A police officer at the rally said close to 1,000 people were in attendance.
 
Before the march began, supporters gathered at Four Directions Indigenous Student Centre to hear speeches from students and members of the Queen’s administration, including Ann Tierney,vice-provost and dean of student affairs.

“It was uplifting to see so many members of the Queen’s community attend the students’ march on Friday, and stand up to the vile, hateful, racist, violent and homophobic sentiments expressed in the poster placed in Queen’s residence,” Janice Hill, director of Four Directions, wrote in a statement.
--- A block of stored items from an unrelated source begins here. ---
`src/vga_pkg.sv`:
```
`default_nettype none

package vga_pkg;

    // Horizontal timing, in pixel clocks
    localparam logic [9:0] H_VISIBLE = 10'd640;           // Visible pixels per line
    localparam logic [9:0] H_FRONT   = 10'd16;            // Front porch
    localparam logic [9:0] H_SYNC    = 10'd96;            // Sync pulse width
    localparam logic [9:0] H_BACK    = 10'd48;            // Back porch
    localparam logic [9:0] H_TOTAL   = H_VISIBLE + H_FRONT + H_SYNC + H_BACK;  // 800

    // Vertical timing, in lines
    localparam logic [9:0] V_VISIBLE = 10'd480;           // Visible lines per frame
    localparam logic [9:0] V_FRONT   = 10'd10;            // Front porch
    localparam logic [9:0] V_SYNC    = 10'd2;             // Sync pulse height
    localparam logic [9:0] V_BACK    = 10'd33;            // Back porch
    localparam logic [9:0] V_TOTAL   = V_VISIBLE + V_FRONT + V_SYNC + V_BACK;  // 525

    // One bit per colour channel
    typedef struct packed {
        logic r;                                          // Red
        logic g;                                          // Green
        logic b;                                          // Blue
    } rgb_t;

    // Timing generator state, one word per pixel clock
    typedef struct packed {
        logic [9:0] x;                                    // Column counter
        logic [9:0] y;                                    // Line counter
        logic       active;                               // Inside visible area
        logic       hs;                                   // Hsync, active low
        logic       vs;                                   // Vsync, active low
    } scan_pos_t;

    typedef logic [10:0] blk_addr_t;                      // Block index 0..1199

    // Single write request into the block memory
    typedef struct packed {
        logic      valid;                                 // Commit this cycle
        blk_addr_t addr;                                  // Target block
        rgb_t      rgb;                                   // New colour
    } fb_write_t;

    typedef enum logic {
        LD_IDLE    = 1'b0,                                // Nothing held
        LD_PENDING = 1'b1                                 // Request waits for blanking
    } loader_state_t;

endpackage

`default_nettype wire

```
`src/vga_timing_gen.sv`:
```
`timescale 1ns/100ps
`default_nettype none

module vga_timing_gen (
    input  logic               clk,
    input  logic               rst_n,
    output vga_pkg::scan_pos_t scan
);

    // Sync windows derived from the porch widths
    localparam logic [9:0] HS_START = vga_pkg::H_VISIBLE + vga_pkg::H_FRONT;  // 656
    localparam logic [9:0] HS_END   = HS_START + vga_pkg::H_SYNC;             // 752
    localparam logic [9:0] VS_START = vga_pkg::V_VISIBLE + vga_pkg::V_FRONT;  // 490
    localparam logic [9:0] VS_END   = VS_START + vga_pkg::V_SYNC;             // 492

    logic       line_end;                                 // Last pixel of a line
    logic       frame_end;                                // Last line of a frame
    logic [9:0] x_nxt;                                    // Column for next cycle
    logic [9:0] y_nxt;                                    // Line for next cycle

    always_comb begin
        line_end  = (scan.x == vga_pkg::H_TOTAL - 10'd1);
        frame_end = (scan.y == vga_pkg::V_TOTAL - 10'd1);
        x_nxt     = line_end ? 10'd0 : scan.x + 10'd1;    // Wrap at 799
        y_nxt     = scan.y;                               // Hold mid-line
        if (line_end) begin
            y_nxt = frame_end ? 10'd0 : scan.y + 10'd1;   // Wrap at 524
        end
    end

    // Flags are decoded from the next position so they land with x and y
    always_ff @(posedge clk or negedge rst_n) begin
        if (!rst_n) begin
            scan.x      <= 10'd0;
            scan.y      <= 10'd0;
            scan.active <= 1'b1;                          // Position 0,0 is visible
            scan.hs     <= 1'b1;                          // Sync idle high
            scan.vs     <= 1'b1;
        end else begin
            scan.x      <= x_nxt;
            scan.y      <= y_nxt;
            scan.active <= (x_nxt < vga_pkg::H_VISIBLE) && (y_nxt < vga_pkg::V_VISIBLE);
            scan.hs     <= !((x_nxt >= HS_START) && (x_nxt < HS_END));
            scan.vs     <= !((y_nxt >= VS_START) && (y_nxt < VS_END));
        end
    end

    // Column counter stays inside one line period
    a_x_in_range: assert property (
        @(posedge clk) disable iff (!rst_n)
        scan.x < vga_pkg::H_TOTAL
    ) else $error("vga_timing_gen: x reached H_TOTAL");

endmodule

`default_nettype wire

```
`config.mk`:
```
export PLATFORM = sky130hd
export DESIGN_NAME = vga_timing_gen
export DESIGN_NICKNAME = d
export VERILOG_FILES = /design/src/vga_pkg.sv /design/src/vga_timing_gen.sv
export SDC_FILE = /design/constraint.sdc
export NUM_CORES = 1
export LEC_CHECK = 0
export BUFFER_PORTS_ARGS = -buffer_cell sky130_fd_sc_hd__buf_4
export CORE_MARGIN = 3
export CORE_UTILIZATION = 48
export CTS_CLUSTER_DIAMETER = 50
export CTS_CLUSTER_SIZE = 28
export DETAILED_ROUTE_END_ITERATION = 10
export PLACE_DENSITY = 0.74
export SYNTH_ARGS = -nofsm -noshare
export SYNTH_HDL_FRONTEND = slang
export SYNTH_SLANG_ARGS = --single-unit
```
`constraint.sdc`:
```
create_clock -name clk -period 1.8 [get_ports clk]
set_input_delay 0 -clock clk [delete_from_list [all_inputs] [get_ports clk]]
set_output_delay 0 -clock clk [all_outputs]
set_load 0.03 [all_outputs]
```
==> metrics.cfg, run 1 <==
[synthesis]
syn_area_mm2=0.00127
synthCells=131
yosysMostFrequentCell=dfrtp_1
synth.avg_cell_area_um2=9.69
yosysWarnings=0
synth_top_area_share_pct=39.4
yosys.area.top_type=dfrtp_1
ys.flop_type=dfrtp_1
ys_top_cells_by_area=dfrtp_1 39%, dfstp_2 6.2%, xnor2_1 4.8%
synthArstFlopShare_pct=100
yosysSeqAreaShare_pct=45.6
syn-num-nets=136
synth_edf_count=0
synthDistinctLibCells=40
ys_seq_elements=23
synth_common_cells=20 x dfrtp_1, 11 x nand3_1, 9 x nand2_1

[drt]
vias=1192
ant_nets=0
avgRoutedWirePerCell_um=15.6
drt_wl_total_um=3260
drt-initial-drc-count=66
vias_per_cell=5.70
drc=0
first_pass_iters=4

[global_route]
grt_pass1_vias=1217
grt_max_degree=24
busiest_layer=met2
antenna_found_initial=0
gr-total-overflow=0
grt_use_met2_pct=35.3
track_usage_pct=20.4
met1_usage_pct=26.2
gr-usage-met3_pct=2.04
grt_pass1_wl_um=5320

[finish]
multi_input_area_um2=687
largest_register_ffs=23
area_growth_pct=35.9
diodes=0
top_register=scan
reg_top3=scan: 23 flops
drive_gt1_share_pct=40.8
regArea_um2=584
final_cell_count_no_fill=209
stdcell_area_mm2=0.00173
nFillCells=193
finish.utilization_pct=69.0
layout.nets=185

[placement]
placed_area_mm2=0.00164
hpwlAfterDp_um=2320
pre_cts_ws_ns=-0.160
port_buffers=24
place_inst=204
place_congestion=0.944

[flow_run]
cap_violations=0

[clock_tree]
clk_pin_slew_ns=0.14
clock_sinks=23
cts.path.max_buffers=2
numCtsBuffers=3
htreeDepth=1
insertion_delay_ns=0.32
cts_tree=yes
clockRootBuffer=clkbuf_4

[timing]
finalCritPeriodShare_pct=110
layout_setup_ws_ns=-0.188
hold_viol_final=0
tns_ns=-0.607
slew_headroom_pct=78.3
whs_ns=0.0908
rsz0062_at_grt=yes
drv_slew=0
fmax_mhz=503
clock_skew_ns=0.00306
setup_violations=4
worstMarginPinSlew_ns=0.323
fin_crit_ns=1.99

[status]
violations=setup timing
status=finished with violations

[worst_setup_path]
critPathCaptureType=flop
path_max_fanout=3
path_class=reg -> reg
cp.required_ns=2.07
crit_chain=inv_2 -> ha_1 -> or4b_4 -> or2_4 -> or3_4 -> nand3_4 -> a21oi_2 -> nand4b_1
slowest_delay_ns=0.48
slowest_stage=or4b_4
worstPathArrival_ns=2.25
start_kind=flop

[pwr]
ir_drop_mv=0.398
pwr_density_cell_mw_per_mm2=454
p_leak_nw=0.832
finalPower_mw=0.783

[die]
die_x_um=57.4
initial_core_util_pct=50.8
pin_count=25
dieArea_mm2=0.00330
core_area_mm2=0.00250
rows=18
die_y_um=57.4

[hold_path]
min_path_type=in -> async

routing by layer:
layer  vias up  routed length, um  part of all wire, %
met3         2                115                  3.5
met5         -                  0                    0
met1       589               1420                   43
met2        31               1720                   53
met4         0                 14                 0.43
li1        570                  -                    -
worst max-delay path: cells and delay by family, from the launching register on:
| kind | cells | cell delay (ns) |
|---|---|---|
| AOI/OAI and AO/OA | 1 | 0.05 |
| adders and majority gates | 1 | 0.13 |
| buffers and inverters | 1 | 0.06 |
| DFF | 1 | 0.43 |
| and+or+nand+nor | 5 | 1.28 |
area by class of cell:
class                      count  share of cell area, %
clock buffer                   3                   1.31
clock inverter                 1                  0.290
inverter                       5                   1.09
multi-input combinational     98                   39.8
sequential                    23                   33.9
tap                           30                   2.18
timing repair buffer          49                   21.5
what timing repair did:
item                                    CTS  global route
buffers inserted                          0             1
endpoints found under the setup margin    7             9
pin swaps                                 3             1
hold endpoints to repair                 23             0
gates resized for setup                   3            10
hold buffers                              1             0
power breakdown:
group	total (mW)	switching [mW]	internal [mW]
Clock	0.253	0.170	0.0832
Sequential	0.517	0	0.517
Combinational	0.0131	0.0102	0.00289
Total	0.783	0.180	0.603
placed cells by master, fill, tap and decap left out, types with 2 or more instances in the layout:
cell type	count
xnor2_1	6
dfrtp_2	4
nand4_1	6
nor2_1	8
and2_1	3
a31oi_1	3
buf_4	48
o21ai_1	8
xor2_1	4
nand3_4	2
o21ai_0	4
nand2_1	9
clkbuf_4	3
and3_1	2
dfrtp_1	16
ha_1	3
nor3_1	4
a21oi_1	3
nand3_1	10
and3_2	2
inv_1	4
dfstp_2	3
final timing paths:
kind	slack, ns	to	depth (start not counted)	startpoint
min in group clk	0.52	scan[14]$_DFF_PN0_	1	scan[14]$_DFF_PN0_
setup / recovery	-0.19	scan[0]$_DFF_PN1_	8	scan[3]$_DFF_PN0_
setup reg to reg	-0.19	scan[0]$_DFF_PN1_	8	scan[3]$_DFF_PN0_
max in group asynchronous	1.42	scan[1]$_DFF_PN1_	2	rst_n
hold reg to reg	0.52	scan[14]$_DFF_PN0_	1	scan[14]$_DFF_PN0_
hold / removal	0.09	scan[10]$_DFF_PN0_	2	rst_n
cells by family (layout without fill, tap and decap cells):
logic type                 count (synthesis)  in the layout  share of synthesized area (%)
buffers and inverters                     10             58                           4.43
xor gates and xnor gates                  11             11                           7.59
AOI/OAI and AO/OA                         27             27                           12.8
adders and majority gates                  3              3                           2.96
DFF                                       23             23                           45.6
and+or+nand+nor                           57             57                           26.6
Power figures use the tool's default switching activity.
==> run 2: changes to the inputs <==
--- a/config.mk
+++ b/config.mk
@@ -8,9 +8,9 @@
 export BUFFER_PORTS_ARGS = -buffer_cell sky130_fd_sc_hd__buf_4
 export CORE_MARGIN = 3
-export CORE_UTILIZATION = 48
+export CORE_UTILIZATION = 52
 export CTS_CLUSTER_DIAMETER = 50
 export CTS_CLUSTER_SIZE = 28
 export DETAILED_ROUTE_END_ITERATION = 10
-export PLACE_DENSITY = 0.74
+export PLACE_DENSITY = 0.76
 export SYNTH_ARGS = -nofsm -noshare
 export SYNTH_HDL_FRONTEND = slang
==> constraint.sdc (replaced) <==
create_clock -name clk -period 2.1 [get_ports clk]
set_input_delay 0.63 -clock clk [delete_from_list [all_inputs] [get_ports clk]]
set_output_delay 0.63 -clock clk [all_outputs]
set_load 0.03 [all_outputs]
==> run 2 against run 1 <==
Net effect: the flow now finishes without violations; utilization grew 0.57 points; flip-flop and latch count is the same; clock power shrank 17%; critical path type unchanged; critical endpoint unchanged; highest routed layer unchanged.
==> metrics.cfg, run 2 (synthesis results as in run 1) <==
[worst_setup_path]
worstPathArrival_ns=2.28  ; +0.03 ns
path_delay_family=simple AND/OR/NAND/NOR gates
critPathCaptureType=flop
crit_cells=8  ; unchanged
start_kind=flop
crit_buf_inv=1  ; unchanged
path_max_fanout=3  ; unchanged
r2r_cells=8  ; unchanged
crit_chain=inv_2 -> ha_1 -> or4b_4 -> or2_4 -> or3_4 -> nand3_2 -> a21oi_1 -> nand4b_1
cp.required_ns=2.36  ; +0.29 ns
slowest_stage=or4b_4
path_class=reg -> reg
slowest_delay_ns=0.48  ; about the same

[clock_tree]
cts_setup_buffers=0  ; unchanged
cts.path.max_buffers=2  ; unchanged
ctsResizeCount=0  ; -3
postCtsHoldBufs=0  ; -1
clock_sinks=23  ; unchanged
insertion_delay_ns=0.31  ; about the same
htreeDepth=1  ; unchanged
numCtsBuffers=3  ; unchanged
clockRootBuffer=clkbuf_4
clk_pin_slew_ns=0.13  ; about the same
cts_tree=yes

[die]
core_area_mm2=0.00225  ; -9.8%
pin_count=25  ; unchanged
rows=17  ; -1
die_x_um=55.4  ; -3.5%
die_y_um=55.4  ; -3.5%
initial_core_util_pct=56.3  ; +5.5 points
dieArea_mm2=0.00307  ; -6.9%

[global_route]
grt_max_degree=24  ; unchanged
grt_pass1_vias=1071  ; -12%
gr-total-overflow=0  ; unchanged
antenna_found_initial=0  ; unchanged
grt_pass1_wl_um=4820  ; -9.3%
track_usage_pct=19.2  ; -1.2 points

[placement]
place_congestion=0.809  ; -14%
hpwlAfterDp_um=2060  ; -11%
port_buffers=24  ; unchanged
place_inst=189  ; -7.4%
pre_cts_ws_ns=0.0991  ; +0.259 ns

[pwr]
p_int_mw=0.519  ; -14%
seqPwrFrac_pct=66.8  ; +0.8 points
pwr_density_cell_mw_per_mm2=423  ; -6.8%
p_leak_nw=0.757  ; -9.1%
pwr-share-comb_pct=1.4  ; -0.3 points
switchingPower_mw=0.145  ; -19%
swShare_pct=21.9  ; -1.1 points
finalPower_mw=0.664  ; -15%
pwr-share-clk_pct=31.8  ; -0.5 points
ir_drop_mv=0.333  ; -16%

[finish]
layout_commonest_cell=buf_4
layout.nets=171  ; -7.6%
regArea_um2=579  ; -0.86%
final_cell_count_no_fill=193  ; -7.7%
largest_register_ffs=23  ; unchanged
diodes=0  ; unchanged
drive_gt1_share_pct=30.3  ; -10 points
finish.utilization_pct=69.6  ; +0.57 points
reg_top3=scan: 23 flops
nFillCells=189  ; -2.1%
final_cell_mix=35 x buf_4, 20 x dfrtp_1, 11 x nand3_1
multi_input_area_um2=647  ; -5.8%
top_register=scan
area_growth_pct=23.5

[timing]
fmax_mhz=495  ; -1.5%
slew_headroom_pct=75.0  ; -3.3 points
rsz0062_at_grt=no
hold_viol_final=0  ; unchanged
clock_skew_ns=0.00145  ; -0.00161 ns
fin_crit_ns=2.02  ; +0.0306 ns
setup_violations=0  ; -4
tns_ns=0  ; +0.607 ns
worstMarginPinSlew_ns=0.371  ; +0.0485 ns
finalCritPeriodShare_pct=96.1  ; -14 points
layout_setup_ws_ns=0.0817  ; +0.269 ns
drv_slew=0  ; unchanged

[drt]
vias_per_cell=5.79  ; +1.5%
ant_nets=0  ; unchanged
drt_wl_total_um=2820  ; -14%
drc=0  ; unchanged
first_pass_iters=4  ; unchanged
avgRoutedWirePerCell_um=14.6  ; -6.4%
vias=1117  ; -6.3%
drt-initial-drc-count=33  ; -50%

[hold_path]
min_path_type=in -> async

[status]
status=finished clean

[flow_run]
cap_violations=0  ; unchanged

==> run 2: path summary, 6_finish.rpt <==
check / endpoint / start / slack (ns)
hold / removal: scan[10]$_DFF_PN0_ / rst_n / 0.18
hold reg to reg: scan[13]$_DFF_PN0_ / scan[13]$_DFF_PN0_ / 0.52
setup / recovery: scan[0]$_DFF_PN1_ / scan[3]$_DFF_PN0_ / 0.08
setup reg to reg: scan[0]$_DFF_PN1_ / scan[3]$_DFF_PN0_ / 0.08
min in group clk: scan[13]$_DFF_PN0_ / scan[13]$_DFF_PN0_ / 0.52
max in group asynchronous: scan[1]$_DFF_PN1_ / rst_n / 1.64
==> run 2: power by group through the flow <==
stage / logic, mW / registers (mW) / clock network [mW]
detailed placement: 0.0102 / 0.451 / 0
global route: 0.0114 / 0.443 / 0.236
global placement: 0.00994 / 0.451 / 0
floorplan: 0.000000284 / 0.451 / 0
finish: 0.00938 / 0.443 / 0.211
CTS: 0.0102 / 0.443 / 0.215
==> run 2: metrics by stage <==
step | cell area [um2] | hold WS (ns)
2_1_floorplan | 1270 | 0.334
3_3_place_gp | 1530 | 0.502
3_5_place_dp | 1530 | 0.509
4_1_cts | 1560 | 0.189
5_1_grt | 1570 | 0.184
6_report | 1570 | 0.181
==> run 2: area by class of cell <==
class / instances / share of cell area (%)
multi-input combinational: 98 / 41.2
sequential: 23 / 36.9
timing repair buffer: 35 / 16.7
tap: 28 / 2.23
clock buffer: 4 / 1.67
inverter: 5 / 1.20
==> run 2: routing by layer <==
| metal | wire [um] | GRT usage (%) |
|---|---|---|
| met1 | 1360 | 26.3 |
| met2 | 1270 | 29.6 |
| met3 | 141 | 5.37 |
| met4 | 44 | 5.56 |
| met5 | 0 | 0 |
==> run 2: worst reg2reg max path, delay by kind of cell, from the launching register on <==
family	cells	cell delay, ns
fa+ha+maj	1	0.13
buf+inv	1	0.07
simple gates	5	1.28
flops	1	0.41
compound gates	1	0.08
==> run 3: changes to the inputs <==
- CAP_MARGIN: not set -> 20
- CORE_UTILIZATION: 52 -> 53
- PLACE_DENSITY: 0.76 -> 0.77
==> run 3 against run 2 <==
Net effect: flip-flop and latch count did not move; critical path depth unchanged; register-to-register slack is essentially flat; utilization about the same; setup slack worse by 0.012 ns; clock power fell by 2%; die area decreased by 1.7%; sequential power about the same; largest power group unchanged; highest routed layer unchanged.
==> metrics.cfg, run 3 (synthesis results as in run 1) <==
[status]
status=finished clean

[timing]
finalCritPeriodShare_pct=96.7  ; +0.56 points
setup_violations=0  ; unchanged
rsz0062_at_grt=yes
clock_skew_ns=0.00369  ; +0.00224 ns
hold_viol_final=0  ; unchanged
worstMarginPinSlew_ns=0.347  ; -0.0241 ns
layout_setup_ws_ns=0.0701  ; -0.0117 ns
fin_crit_ns=2.03  ; +0.0117 ns
whs_ns=0.186  ; +0.00512 ns
slew_headroom_pct=76.6  ; +1.6 points
drv_slew=0  ; unchanged
fmax_mhz=493  ; -0.57%

[clock_tree]
insertion_delay_ns=0.31  ; about the same
clockRootBuffer=clkbuf_4
htreeDepth=1  ; unchanged
clock_sinks=23  ; unchanged
cts_tree=yes
postCtsHoldBufs=0  ; unchanged
cts.path.max_buffers=2  ; unchanged
numCtsBuffers=3  ; unchanged
clk_pin_slew_ns=0.13  ; about the same

[finish]
final_cell_mix=33 x buf_4, 20 x dfrtp_1, 11 x nand3_1
top_register=scan
largest_register_ffs=23  ; unchanged
layout.nets=169  ; -1.2%
area_growth_pct=22.4
diodes=0  ; unchanged
layout_commonest_cell=buf_4
nFillCells=187  ; -1.1%
drive_gt1_share_pct=29.4  ; -0.86 points
finish.utilization_pct=69.6  ; about the same
reg_top3=scan: 23 flops

[worst_setup_path]
path_class=reg -> reg
path_max_fanout=3  ; unchanged
crit_buf_inv=1  ; unchanged
cp.required_ns=2.35  ; about the same
worstPathArrival_ns=2.28  ; about the same
start_kind=flop
path_delay_family=simple AND/OR/NAND/NOR gates
slowest_stage=or4b_4
slowest_delay_ns=0.48  ; about the same
critPathCaptureType=flop
crit_chain=inv_2 -> ha_1 -> or4b_4 -> or2_4 -> o211ai_1 -> o21ai_1 -> a41o_1 -> nand4b_1

[hold_path]
min_path_type=in -> async

[drt]
ant_nets=0  ; unchanged
avgRoutedWirePerCell_um=15.2  ; +3.8%
vias_per_cell=5.82  ; +0.50%
drc=0  ; unchanged
first_pass_iters=4  ; unchanged
vias=1111  ; -0.54%
drt-initial-drc-count=24  ; -27%
drt_wl_total_um=2900  ; +2.7%

[die]
rows=17  ; unchanged
dieArea_mm2=0.00302  ; -1.7%
die_y_um=55.0  ; -0.85%
core_area_mm2=0.00223  ; -0.94%
pin_count=25  ; unchanged
die_x_um=55.0  ; -0.85%
initial_core_util_pct=56.9  ; +0.54 points

[flow_run]
cap_violations=0  ; unchanged

[global_route]
antenna_found_initial=0  ; unchanged
grt_pass1_wl_um=4280  ; -11%
grt_max_degree=24  ; unchanged
track_usage_pct=19.7  ; +0.49 points
gr-total-overflow=0  ; unchanged
grt_pass1_vias=1007  ; -6.0%

[pwr]
p_leak_nw=0.743  ; -1.8%
ir_drop_mv=0.356  ; +6.8%
finalPower_mw=0.658  ; -0.80%
pwr_density_cell_mw_per_mm2=424  ; +0.16%

[placement]
pre_cts_ws_ns=0.0840  ; -0.0151 ns
port_buffers=24  ; unchanged
hpwlAfterDp_um=2030  ; -1.7%
place_congestion=0.862  ; +6.6%

[run 3: what timing repair did]
| action | 4_1_cts | 5_1_grt |
|---|---|---|
| endpoints found under the setup margin | 0 | 2 |
| setup buffers | 0 | 3 |
| gates resized for setup | 0 | 4 |
[run 3: metrics by stage]
| step | instances | area, um2 | setup TNS, ns |
|---|---|---|---|
| 5_1_grt | 191 | 1550 | -0.0845 |
| 3_3_place_gp | 184 | 1490 | 0 |
| 4_1_cts | 188 | 1520 | 0 |
| 3_5_place_dp | 184 | 1490 | 0 |
| 6_report | 191 | 1550 | 0 |
| 2_1_floorplan | 131 | 1270 | 0 |
[run 3: worst paths after layout]
path	cells after the start	endpoint	slack [ns]	from
setup / recovery	8	scan[0]$_DFF_PN1_	0.07	scan[3]$_DFF_PN0_
setup reg to reg	8	scan[0]$_DFF_PN1_	0.07	scan[3]$_DFF_PN0_
max in group asynchronous	1	scan[1]$_DFF_PN1_	1.63	rst_n
min in group clk	1	scan[13]$_DFF_PN0_	0.52	scan[13]$_DFF_PN0_
hold / removal	1	scan[9]$_DFF_PN0_	0.19	rst_n
hold reg to reg	1	scan[13]$_DFF_PN0_	0.52	scan[13]$_DFF_PN0_
[run 3: area by class of cell]
type	instances	area, um2	area share (%)
timing repair buffer	33	248	15.9
sequential	23	579	37.3
multi-input combinational	98	647	41.6
tap	28	35.0	2.25
clock buffer	4	26.3	1.69
inverter	5	18.8	1.21
[run 3: per-layer routing]
layer	global-route usage [%]	up-vias	routed length, um
li1	-	534	-
met1	24.5	535	1220
met2	34.6	40	1520
met3	2.41	2	143
met4	7.29	0	18
met5	0	-	0
[run 3: worst register-to-register path, delay by kind of cell, from the launching register on]
kind / cells / cell delay [ns]
fa+ha+maj: 1 / 0.13
compound gates: 3 / 0.53
flops: 1 / 0.41
buf+inv: 1 / 0.07
simple gates: 3 / 0.83
[run 3: power breakdown]
part / switching [mW] / internal [mW] / total (mW)
Combinational: 0.00820 / 0.00127 / 0.00947
Sequential: 0 / 0.443 / 0.443
Clock: 0.132 / 0.0741 / 0.206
“We came together to support the right of our collective peoples, Indigenous, Queer, Trans*, Racialized people, and Allies, to be our authentic selves and to take up space and belonging in this institution,” Hill added.
 
The Kingston Police were invited by the march’s organizers to escort the procession through campus. 
 
The march came to a halt twice over the duration. The first time in front of Richardson Hall, the location of Principal Patrick Deane’s office, where an Indigenous song was performed. 
 
The second time was in front of Chown Hall where the violent note was posted. All photography and videography were asked to stop as a sacred Indigenous song was performed for students on the fourth floor who were affected by the racist and homophobic note. 
 
Mark Erdman, Queen's community relations and issues manager, told The Journal Deane couldn’t attend the rally because he was out of the province on pre-planned business. 
 
“I believe most, if not all, of the senior administration that was on campus attended the event to demonstrate their support,” Erdman wrote. 
 
To encourage staff participation, the AMS closed its offices early at 1:30 p.m. on the day of the rally. 
 
“Since it’s so fresh, we haven’t had time to come up with a direct plan of action.” Will Greene, AMS vice-president (University Affairs) said in an interview during the march.
 
He added the AMS has reached out to clubs at Queen’s in hopes of developing a plan of action informed by the individuals most impacted by the racist and homophobic incident at Chown Hall.
 
“Seeing everyone whether they were in the parade or lining the streets as we walked down was really fulfilling to see. I was very happy,” Jessica Dahanayake, AMS vice-president (operations), told The Journal. “There are some strong voices that came out and I think that as a community, it makes those voices stronger.” 
 
“Seeing everyone march hopefully sends a message that Queen’s doesn’t tolerate hate, racism, or bigotry,” AMS President Auston Pierce added.